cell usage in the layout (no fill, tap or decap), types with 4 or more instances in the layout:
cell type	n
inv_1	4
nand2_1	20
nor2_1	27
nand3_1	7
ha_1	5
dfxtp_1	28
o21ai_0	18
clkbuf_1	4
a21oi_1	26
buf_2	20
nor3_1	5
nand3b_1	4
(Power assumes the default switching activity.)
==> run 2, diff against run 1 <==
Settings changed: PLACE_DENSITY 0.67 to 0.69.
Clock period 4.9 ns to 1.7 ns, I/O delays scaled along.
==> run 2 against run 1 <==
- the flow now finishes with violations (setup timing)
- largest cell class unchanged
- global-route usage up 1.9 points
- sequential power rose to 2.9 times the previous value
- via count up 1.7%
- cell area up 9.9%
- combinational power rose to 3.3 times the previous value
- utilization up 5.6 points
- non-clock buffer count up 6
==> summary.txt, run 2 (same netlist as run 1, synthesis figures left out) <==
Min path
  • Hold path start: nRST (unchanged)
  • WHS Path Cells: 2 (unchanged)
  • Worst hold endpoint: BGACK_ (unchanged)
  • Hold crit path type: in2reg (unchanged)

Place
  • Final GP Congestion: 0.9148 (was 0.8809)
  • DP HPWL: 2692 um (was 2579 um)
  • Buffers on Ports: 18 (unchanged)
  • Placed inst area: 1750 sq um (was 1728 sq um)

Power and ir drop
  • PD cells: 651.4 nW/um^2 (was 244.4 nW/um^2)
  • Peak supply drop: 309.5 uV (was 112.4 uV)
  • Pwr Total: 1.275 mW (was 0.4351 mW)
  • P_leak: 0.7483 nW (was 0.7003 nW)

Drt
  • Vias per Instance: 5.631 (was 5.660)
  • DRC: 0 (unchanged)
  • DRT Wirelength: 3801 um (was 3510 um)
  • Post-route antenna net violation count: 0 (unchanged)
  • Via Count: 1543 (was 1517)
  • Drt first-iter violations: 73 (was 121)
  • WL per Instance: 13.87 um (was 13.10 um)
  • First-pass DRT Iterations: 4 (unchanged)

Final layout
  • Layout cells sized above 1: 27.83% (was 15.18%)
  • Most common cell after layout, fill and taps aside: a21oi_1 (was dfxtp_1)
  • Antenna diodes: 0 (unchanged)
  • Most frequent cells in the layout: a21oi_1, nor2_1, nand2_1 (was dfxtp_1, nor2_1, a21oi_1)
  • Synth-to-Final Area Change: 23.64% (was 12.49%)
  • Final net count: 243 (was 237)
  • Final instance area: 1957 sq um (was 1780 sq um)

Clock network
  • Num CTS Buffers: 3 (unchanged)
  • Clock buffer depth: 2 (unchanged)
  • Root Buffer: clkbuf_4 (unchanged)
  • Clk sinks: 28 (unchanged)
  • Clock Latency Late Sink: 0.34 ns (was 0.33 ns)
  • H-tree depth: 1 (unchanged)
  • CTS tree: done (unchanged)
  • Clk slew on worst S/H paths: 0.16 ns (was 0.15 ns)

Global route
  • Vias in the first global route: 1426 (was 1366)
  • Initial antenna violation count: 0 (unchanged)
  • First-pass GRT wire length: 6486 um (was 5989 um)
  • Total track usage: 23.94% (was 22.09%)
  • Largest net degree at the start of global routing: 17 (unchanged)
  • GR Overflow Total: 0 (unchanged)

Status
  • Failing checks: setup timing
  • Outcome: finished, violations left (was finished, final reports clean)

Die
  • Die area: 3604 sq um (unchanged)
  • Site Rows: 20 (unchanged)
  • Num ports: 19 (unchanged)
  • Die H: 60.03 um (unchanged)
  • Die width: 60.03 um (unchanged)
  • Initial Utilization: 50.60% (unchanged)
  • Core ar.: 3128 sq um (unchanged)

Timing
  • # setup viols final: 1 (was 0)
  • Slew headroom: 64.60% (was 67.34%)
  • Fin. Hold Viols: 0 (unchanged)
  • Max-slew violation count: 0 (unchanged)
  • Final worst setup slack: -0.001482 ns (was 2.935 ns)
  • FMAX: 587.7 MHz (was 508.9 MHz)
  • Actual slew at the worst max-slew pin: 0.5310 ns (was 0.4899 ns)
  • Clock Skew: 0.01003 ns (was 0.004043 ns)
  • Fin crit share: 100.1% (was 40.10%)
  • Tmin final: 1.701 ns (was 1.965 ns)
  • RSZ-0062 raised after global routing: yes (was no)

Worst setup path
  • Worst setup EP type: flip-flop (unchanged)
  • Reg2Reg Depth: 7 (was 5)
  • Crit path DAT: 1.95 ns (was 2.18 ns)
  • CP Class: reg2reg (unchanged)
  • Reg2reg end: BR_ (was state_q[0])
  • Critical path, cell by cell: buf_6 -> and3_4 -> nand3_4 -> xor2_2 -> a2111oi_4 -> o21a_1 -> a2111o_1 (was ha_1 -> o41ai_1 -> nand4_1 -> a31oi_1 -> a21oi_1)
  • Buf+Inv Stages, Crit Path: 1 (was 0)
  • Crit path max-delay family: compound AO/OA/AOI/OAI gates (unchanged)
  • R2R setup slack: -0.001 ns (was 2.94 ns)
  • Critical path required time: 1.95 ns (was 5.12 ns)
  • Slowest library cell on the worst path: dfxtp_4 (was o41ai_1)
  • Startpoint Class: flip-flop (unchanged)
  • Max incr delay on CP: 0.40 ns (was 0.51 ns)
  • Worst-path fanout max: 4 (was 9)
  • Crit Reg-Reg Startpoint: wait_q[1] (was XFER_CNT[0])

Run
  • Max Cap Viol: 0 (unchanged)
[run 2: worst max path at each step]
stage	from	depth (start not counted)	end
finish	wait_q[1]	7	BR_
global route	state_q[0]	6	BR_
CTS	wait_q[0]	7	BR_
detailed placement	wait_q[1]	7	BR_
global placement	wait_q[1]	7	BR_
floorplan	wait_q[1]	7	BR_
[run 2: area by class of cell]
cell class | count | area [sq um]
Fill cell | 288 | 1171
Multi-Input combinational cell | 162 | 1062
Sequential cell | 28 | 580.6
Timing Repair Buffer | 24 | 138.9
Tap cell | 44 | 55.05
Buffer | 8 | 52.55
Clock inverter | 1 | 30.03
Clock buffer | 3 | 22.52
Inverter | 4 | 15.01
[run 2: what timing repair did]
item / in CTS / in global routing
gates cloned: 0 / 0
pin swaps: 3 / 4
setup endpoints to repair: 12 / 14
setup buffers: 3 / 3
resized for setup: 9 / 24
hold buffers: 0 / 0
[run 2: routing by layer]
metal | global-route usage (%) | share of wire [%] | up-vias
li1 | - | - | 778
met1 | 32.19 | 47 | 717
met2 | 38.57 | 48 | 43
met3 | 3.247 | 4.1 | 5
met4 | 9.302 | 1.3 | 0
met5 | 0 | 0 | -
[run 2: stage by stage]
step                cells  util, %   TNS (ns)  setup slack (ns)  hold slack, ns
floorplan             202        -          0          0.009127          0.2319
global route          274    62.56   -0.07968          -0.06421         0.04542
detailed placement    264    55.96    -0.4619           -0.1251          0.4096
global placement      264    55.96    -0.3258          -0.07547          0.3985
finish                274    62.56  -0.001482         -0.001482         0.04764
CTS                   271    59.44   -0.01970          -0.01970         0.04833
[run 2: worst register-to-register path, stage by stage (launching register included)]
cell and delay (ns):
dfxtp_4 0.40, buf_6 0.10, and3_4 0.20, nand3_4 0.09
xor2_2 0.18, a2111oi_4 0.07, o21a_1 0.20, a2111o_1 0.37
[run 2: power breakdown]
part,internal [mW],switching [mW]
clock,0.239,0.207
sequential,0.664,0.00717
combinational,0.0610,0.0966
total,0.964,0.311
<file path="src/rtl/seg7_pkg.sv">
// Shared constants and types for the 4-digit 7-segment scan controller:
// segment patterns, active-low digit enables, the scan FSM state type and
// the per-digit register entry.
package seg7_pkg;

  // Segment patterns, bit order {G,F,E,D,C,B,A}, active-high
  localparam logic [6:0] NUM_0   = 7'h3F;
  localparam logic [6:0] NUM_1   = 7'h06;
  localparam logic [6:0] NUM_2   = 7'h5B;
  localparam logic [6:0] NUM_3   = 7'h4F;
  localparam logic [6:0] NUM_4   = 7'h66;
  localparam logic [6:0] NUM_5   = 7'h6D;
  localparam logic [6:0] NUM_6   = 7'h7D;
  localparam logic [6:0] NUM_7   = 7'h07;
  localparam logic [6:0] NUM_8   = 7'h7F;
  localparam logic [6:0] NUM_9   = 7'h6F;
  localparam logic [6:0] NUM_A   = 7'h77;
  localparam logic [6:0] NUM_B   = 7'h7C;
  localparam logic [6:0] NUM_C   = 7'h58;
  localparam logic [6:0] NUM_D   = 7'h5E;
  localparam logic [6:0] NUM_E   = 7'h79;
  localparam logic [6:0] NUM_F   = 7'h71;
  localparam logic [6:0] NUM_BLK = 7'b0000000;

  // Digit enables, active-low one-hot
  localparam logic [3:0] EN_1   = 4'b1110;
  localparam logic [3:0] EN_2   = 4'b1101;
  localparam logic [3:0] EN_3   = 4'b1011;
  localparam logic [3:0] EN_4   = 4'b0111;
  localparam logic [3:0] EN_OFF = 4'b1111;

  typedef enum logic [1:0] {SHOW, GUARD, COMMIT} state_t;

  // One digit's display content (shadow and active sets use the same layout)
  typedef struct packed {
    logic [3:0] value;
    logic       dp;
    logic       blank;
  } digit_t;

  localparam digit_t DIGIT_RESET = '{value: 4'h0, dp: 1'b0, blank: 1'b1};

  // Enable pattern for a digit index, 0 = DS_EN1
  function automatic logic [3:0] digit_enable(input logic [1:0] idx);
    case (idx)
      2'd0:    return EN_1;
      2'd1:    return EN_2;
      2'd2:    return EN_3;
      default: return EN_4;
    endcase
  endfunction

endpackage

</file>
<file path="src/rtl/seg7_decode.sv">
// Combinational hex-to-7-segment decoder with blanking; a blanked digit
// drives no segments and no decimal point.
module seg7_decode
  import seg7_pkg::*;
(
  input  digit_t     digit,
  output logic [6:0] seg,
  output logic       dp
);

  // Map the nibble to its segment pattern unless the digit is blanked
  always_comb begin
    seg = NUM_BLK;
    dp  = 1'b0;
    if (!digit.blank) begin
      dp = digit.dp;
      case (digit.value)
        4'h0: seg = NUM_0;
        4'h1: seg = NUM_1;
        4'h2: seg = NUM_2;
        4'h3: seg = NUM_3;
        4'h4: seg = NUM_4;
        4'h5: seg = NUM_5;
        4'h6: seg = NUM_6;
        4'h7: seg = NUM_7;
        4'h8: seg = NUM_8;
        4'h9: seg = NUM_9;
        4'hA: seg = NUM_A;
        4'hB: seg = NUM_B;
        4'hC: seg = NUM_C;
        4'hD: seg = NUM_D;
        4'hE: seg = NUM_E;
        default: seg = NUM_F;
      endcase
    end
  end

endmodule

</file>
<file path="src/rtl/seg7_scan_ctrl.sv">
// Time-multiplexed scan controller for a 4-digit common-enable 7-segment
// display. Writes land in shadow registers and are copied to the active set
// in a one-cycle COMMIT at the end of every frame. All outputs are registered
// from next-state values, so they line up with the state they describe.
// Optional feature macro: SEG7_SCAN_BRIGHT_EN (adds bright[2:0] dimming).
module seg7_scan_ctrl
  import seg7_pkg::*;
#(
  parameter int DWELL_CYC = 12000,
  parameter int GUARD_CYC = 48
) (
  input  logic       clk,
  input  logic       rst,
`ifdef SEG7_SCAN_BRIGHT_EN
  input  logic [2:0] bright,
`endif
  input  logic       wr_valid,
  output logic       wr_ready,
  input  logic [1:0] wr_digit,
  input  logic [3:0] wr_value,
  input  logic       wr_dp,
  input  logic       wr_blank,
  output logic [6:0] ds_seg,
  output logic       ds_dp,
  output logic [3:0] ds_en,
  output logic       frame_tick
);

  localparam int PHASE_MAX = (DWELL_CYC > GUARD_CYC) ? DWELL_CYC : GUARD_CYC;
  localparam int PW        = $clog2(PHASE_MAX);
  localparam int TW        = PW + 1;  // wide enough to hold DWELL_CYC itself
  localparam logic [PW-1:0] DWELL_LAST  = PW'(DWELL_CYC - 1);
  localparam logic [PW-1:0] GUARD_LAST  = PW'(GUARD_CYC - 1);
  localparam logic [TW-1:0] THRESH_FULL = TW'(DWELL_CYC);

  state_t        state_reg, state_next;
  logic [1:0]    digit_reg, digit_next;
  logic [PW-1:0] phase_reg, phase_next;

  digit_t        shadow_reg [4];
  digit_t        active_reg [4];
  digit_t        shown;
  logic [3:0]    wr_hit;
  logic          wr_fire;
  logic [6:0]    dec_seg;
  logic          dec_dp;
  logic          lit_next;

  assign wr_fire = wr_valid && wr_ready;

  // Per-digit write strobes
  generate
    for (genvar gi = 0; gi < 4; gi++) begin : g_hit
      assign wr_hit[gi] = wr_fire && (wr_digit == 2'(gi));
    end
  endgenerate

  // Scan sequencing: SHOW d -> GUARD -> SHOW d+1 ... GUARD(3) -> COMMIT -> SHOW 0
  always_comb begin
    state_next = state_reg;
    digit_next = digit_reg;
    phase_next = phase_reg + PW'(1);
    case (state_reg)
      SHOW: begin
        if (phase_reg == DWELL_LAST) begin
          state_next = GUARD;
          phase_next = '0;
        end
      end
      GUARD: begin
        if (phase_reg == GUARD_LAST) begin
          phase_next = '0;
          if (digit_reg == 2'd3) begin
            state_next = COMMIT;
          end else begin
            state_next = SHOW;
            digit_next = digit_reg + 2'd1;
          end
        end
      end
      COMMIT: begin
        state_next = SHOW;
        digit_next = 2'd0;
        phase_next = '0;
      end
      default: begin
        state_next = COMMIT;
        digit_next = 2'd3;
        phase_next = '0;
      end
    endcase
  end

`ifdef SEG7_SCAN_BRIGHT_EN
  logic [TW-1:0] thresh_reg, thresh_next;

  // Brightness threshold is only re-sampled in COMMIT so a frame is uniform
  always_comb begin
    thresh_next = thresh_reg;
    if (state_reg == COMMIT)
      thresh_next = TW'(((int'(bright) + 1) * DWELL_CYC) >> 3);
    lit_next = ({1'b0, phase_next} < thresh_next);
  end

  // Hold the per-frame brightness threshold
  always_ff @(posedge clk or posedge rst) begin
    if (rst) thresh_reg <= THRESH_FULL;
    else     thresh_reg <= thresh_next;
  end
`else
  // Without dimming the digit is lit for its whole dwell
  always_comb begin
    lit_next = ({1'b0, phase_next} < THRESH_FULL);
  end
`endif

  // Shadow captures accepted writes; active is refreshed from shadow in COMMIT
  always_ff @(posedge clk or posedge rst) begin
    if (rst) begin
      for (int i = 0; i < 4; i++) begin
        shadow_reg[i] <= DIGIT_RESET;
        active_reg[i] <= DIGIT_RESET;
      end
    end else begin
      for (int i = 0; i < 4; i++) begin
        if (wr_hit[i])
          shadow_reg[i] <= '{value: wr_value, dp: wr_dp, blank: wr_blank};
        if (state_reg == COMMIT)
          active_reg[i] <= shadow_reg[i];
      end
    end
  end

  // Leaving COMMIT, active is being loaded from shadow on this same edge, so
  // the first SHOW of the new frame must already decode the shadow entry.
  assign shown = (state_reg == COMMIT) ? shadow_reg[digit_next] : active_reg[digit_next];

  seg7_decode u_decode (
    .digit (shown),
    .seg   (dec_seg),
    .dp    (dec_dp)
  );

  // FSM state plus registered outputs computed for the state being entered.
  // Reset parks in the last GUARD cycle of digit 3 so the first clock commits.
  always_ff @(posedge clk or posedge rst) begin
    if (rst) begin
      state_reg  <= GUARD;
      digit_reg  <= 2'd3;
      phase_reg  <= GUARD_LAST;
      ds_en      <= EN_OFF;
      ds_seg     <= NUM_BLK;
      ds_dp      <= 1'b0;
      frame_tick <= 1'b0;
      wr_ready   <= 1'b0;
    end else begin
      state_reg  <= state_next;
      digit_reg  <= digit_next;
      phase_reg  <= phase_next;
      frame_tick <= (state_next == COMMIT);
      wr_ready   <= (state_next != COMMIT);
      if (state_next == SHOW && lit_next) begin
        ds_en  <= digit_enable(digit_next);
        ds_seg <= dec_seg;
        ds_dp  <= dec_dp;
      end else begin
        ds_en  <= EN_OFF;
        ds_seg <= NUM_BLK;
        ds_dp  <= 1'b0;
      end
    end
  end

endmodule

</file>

■ PROBLEM TO WORK ON:
Output each line of the listing in which the string "violations" is found.

■ RESULT OF THIS EXERCISE:
- the flow now finishes with violations (setup timing)
  • Drt first-iter violations: 73 (was 121)
  • Outcome: finished, violations left (was finished, final reports clean)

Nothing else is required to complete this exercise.